To refute this argument, the economic researchers recommend changing the image of the insurance industry as a whole. As long as the industry suffers from a generally negative reputation and people have preconceptions such as “insurance companies are fraudulent themselves”, the fraudulent policyholder will not be putting too much of a strain on his or her moral balance sheet. The researchers suggest that insurance companies make clearer reference to exclusion clauses and ensure that customers understand the reasons for rejecting claims. There have been some initial studies that have shown that better education of policyholders can improve the sector’s image.

Beyond providing a detailed, comprehensible justification of claim decisions, adding new services is another way in which an insurance company can improve its image. For many customers, good service is actually more important than price.

Comparing with more serious offences

Cheating, lying, redefining, exaggerating – even if these offences carry less of a penalty, they are still forms of fraud. The only way an insurance company can counter this justification is to highlight the damage it causes.

Referring to higher motives (justice)

If the insurance company decides not to pay for a claim, or to pay only part of a claim, and if this decision is perceived as unfair by the policyholder, a discrepancy arises between the customer’s subjective sense of fairness and the objective fairness in terms of the policy terms. These two perceptions of fairness have to be harmonised to prevent insurance fraud being justified by the policyholder with the argument that he or she “just wanted to make things fair”. This too can only be achieved by educating the customer and explaining matters, along with friendly customer communications that provide transparent information and take the customer seriously.

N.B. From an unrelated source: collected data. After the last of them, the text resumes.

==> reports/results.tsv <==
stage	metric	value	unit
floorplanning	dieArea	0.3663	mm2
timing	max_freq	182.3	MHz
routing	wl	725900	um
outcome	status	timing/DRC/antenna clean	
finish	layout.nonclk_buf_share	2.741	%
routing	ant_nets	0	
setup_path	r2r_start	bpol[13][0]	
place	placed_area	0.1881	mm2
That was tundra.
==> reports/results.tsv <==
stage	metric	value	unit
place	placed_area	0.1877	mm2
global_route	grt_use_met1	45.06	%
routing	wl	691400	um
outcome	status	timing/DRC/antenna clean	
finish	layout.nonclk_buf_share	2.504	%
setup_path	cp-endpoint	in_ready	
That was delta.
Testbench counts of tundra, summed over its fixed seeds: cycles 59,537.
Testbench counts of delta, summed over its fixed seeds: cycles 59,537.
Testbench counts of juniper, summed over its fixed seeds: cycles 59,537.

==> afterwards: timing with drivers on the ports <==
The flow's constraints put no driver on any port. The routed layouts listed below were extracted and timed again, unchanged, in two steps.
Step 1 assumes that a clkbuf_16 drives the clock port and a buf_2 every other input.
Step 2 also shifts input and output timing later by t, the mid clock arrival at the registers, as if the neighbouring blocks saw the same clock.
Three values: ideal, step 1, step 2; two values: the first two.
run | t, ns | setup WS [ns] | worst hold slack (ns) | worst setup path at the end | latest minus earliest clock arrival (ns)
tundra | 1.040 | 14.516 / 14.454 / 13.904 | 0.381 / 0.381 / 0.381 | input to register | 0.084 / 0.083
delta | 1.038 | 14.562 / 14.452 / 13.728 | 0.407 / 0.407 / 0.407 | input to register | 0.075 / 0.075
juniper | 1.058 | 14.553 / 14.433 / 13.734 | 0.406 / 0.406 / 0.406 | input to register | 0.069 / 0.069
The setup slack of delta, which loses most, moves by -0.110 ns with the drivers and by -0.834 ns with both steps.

The metaphor of the balance sheet

Insurance companies have hardly any influence on the moral bank balance that a customer creates unconsciously. At this level, the focus can only be on appealing to the customers’ conscience and, as Ariely says, “appealing to their honour”.

Referring to the norm

“If everyone does it, it can’t be wrong” is an argument used in this justification strategy. Here, too, it is important to educate the customer because, in fact, cheating is not something everyone does. The majority of insurance customers do not cheat. That is the norm; the honest insurance customer is not the exception. Insurance companies should emphasize this fact more so that they give the policyholder the option of joining the honest majority.

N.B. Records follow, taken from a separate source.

Source: an optimization exercise on an open RTL-to-GDS flow (aim: small area, a short achievable clock period and few clock cycles per item). Production flows keep margins and buffers that such runs may drop.
Function was checked by simulation only, so behaviour that the tests miss may differ from the original.
Power is estimated from default activity; no workload was simulated.

// bfm
module bfm (
    input  wire        clk,
    input  wire        rst,
    input  wire [6:0]  dev_addr,
    input  wire        cmd_valid,
    output wire        cmd_ready,
    input  wire [7:0]  cmd_op,
    input  wire [3:0]  cmd_reg,
    input  wire [3:0]  cmd_seg,
    input  wire [7:0]  cmd_n0,
    input  wire [7:0]  cmd_n1,
    input  wire [32:0] cmd_ival,
    input  wire [7:0]  cmd_raddr,
    input  wire [1:0]  cmd_mode,
    input  wire [7:0]  cmd_vlen,
    input  wire [63:0] cmd_vec,
    input  wire [7:0]  cmd_blen,
    input  wire [31:0] cmd_bytes,
    output wire        rsp_valid,
    input  wire        rsp_ready,
    output wire [7:0]  rsp_status,
    output wire [31:0] rsp_uval,
    output wire [32:0] rsp_sval,
    output wire [7:0]  rsp_n0,
    output wire [7:0]  rsp_n1,
    output wire [7:0]  rsp_raddr,
    output wire [1:0]  rsp_mode,
    output wire [5:0]  rsp_vlen,
    output wire [31:0] rsp_vec,
    output wire [2:0]  rsp_blen,
    output wire [31:0] rsp_bytes,
    output wire [1:0]  rsp_which,
    output wire [3:0]  rsp_name,
    output wire [7:0]  rsp_a,
    output wire [7:0]  rsp_b,
    output wire [31:0] rsp_mask,
    output wire        tr_req_valid,
    input  wire        tr_req_ready,
    output wire        tr_req_kind,
    output wire [6:0]  tr_req_dev,
    output wire [7:0]  tr_req_ra,
    output wire [2:0]  tr_req_count,
    output wire [2:0]  tr_req_wlen,
    output wire [31:0] tr_req_wbytes,
    input  wire        tr_rsp_valid,
    output wire        tr_rsp_ready,
    input  wire [7:0]  tr_rsp_status,
    input  wire [7:0]  tr_rsp_rlen,
    input  wire [31:0] tr_rsp_rbytes
);
==> flow/config.mk <==
export PLATFORM = sky130hd
export DESIGN_NAME = bfm
export DESIGN_NICKNAME = bfm
export VERILOG_FILES = /design/flow/design.v
export SDC_FILE = /design/flow/constraint.sdc
export NUM_CORES = 4
export LEC_CHECK = 0
export ABC_AREA = 1
export CAP_MARGIN = 20
export CORE_MARGIN = 2
export CORE_UTILIZATION = 30
export SETUP_SLACK_MARGIN = 1.0
export SLEW_MARGIN = 20
==> flow/constraint.sdc <==
create_clock -name core_clock -period 20.0 [get_ports {clk}]
set_input_delay 4.0000 -clock core_clock [delete_from_list [all_inputs] [get_ports {clk}]]
set_output_delay 4.0000 -clock core_clock [all_outputs]
set_load 0.01 [all_outputs]
run.sh (not shown) runs the stock make flow with config.mk's settings and CLKGATE_MAP_FILE= SYNTH_SCRIPT=/design/flow/synth_recipe.tcl, a recipe that flattens the netlist after the stock synthesis.
Testbench counts at the start, summed over its fixed seeds: cycles 8,248, items 3,200.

Fraud prevention in the area of small-scale fraud can be achieved through more intensive customer support, through faster claims processing and more transparent policy wording, as well as by educating customers to invalidate the arguments used to justify fraud. If the insurance customer sees him/herself as part of a community of policyholders and if he or she knows that every successful fraudulent claim is paid for at the expense of other insurance customers, he will find it harder to inflate a claim or to lie when describing the course of events. Checks and heavier punishments are obviously less effective for preventing these offences because they come into play after the fraud has taken place. Stronger checks also lead to mistrust among insurance customers and can trigger reactions – by way of revenge – in the form of policy cancellations or even fraud.

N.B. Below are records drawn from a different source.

What follows belongs to an exercise in optimizing a design on an open flow for small area, a short achievable clock period and few clock cycles per item; a production flow would make more cautious choices. Only simulation tests tie the RTL to the original design; equivalence was not proved.

<file path="design/flow/config.mk">
export PLATFORM = sky130hd
export DESIGN_NAME = yuv2rgba
export DESIGN_NICKNAME = yuv2rgba
export VERILOG_FILES = /design/flow/design.v
export SDC_FILE = /design/flow/constraint.sdc
export NUM_CORES = 4
export LEC_CHECK = 0
export CAP_MARGIN = 20
export CORE_MARGIN = 2
export CORE_UTILIZATION = 40
export PLACE_DENSITY = 0.6
export SLEW_MARGIN = 20
</file>
<file path="design/flow/constraint.sdc">
create_clock -name core_clock -period 16.0 [get_ports {clk}]
set_input_delay 3.2000 -clock core_clock [delete_from_list [all_inputs] [get_ports {clk}]]
set_output_delay 3.2000 -clock core_clock [all_outputs]
set_load 0.01 [all_outputs]
</file>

After analysing his series of experiments, Dan Ariely came to a similar conclusion: We need to appeal to the honesty of the (mostly) honest individual. If an insurance customer has to sign before he fills in the claim form to confirm that the following statements reflect the true facts, he is more likely to answer truthfully than if he is not required to sign until after he has written his answers.

Transparent policies, fast, personal, friendly customer communications and customer relations that are designed to inform the customer and “appeal to his honour” can be important steps in preventing the mass insurance fraud phenomena of “redefining” and “exaggerating”. Grouping insurance customers into “micro collectives” that receive a bonus if no claim is made by anyone in the group over a specified period can also reduce the individual’s motivation to commit fraud.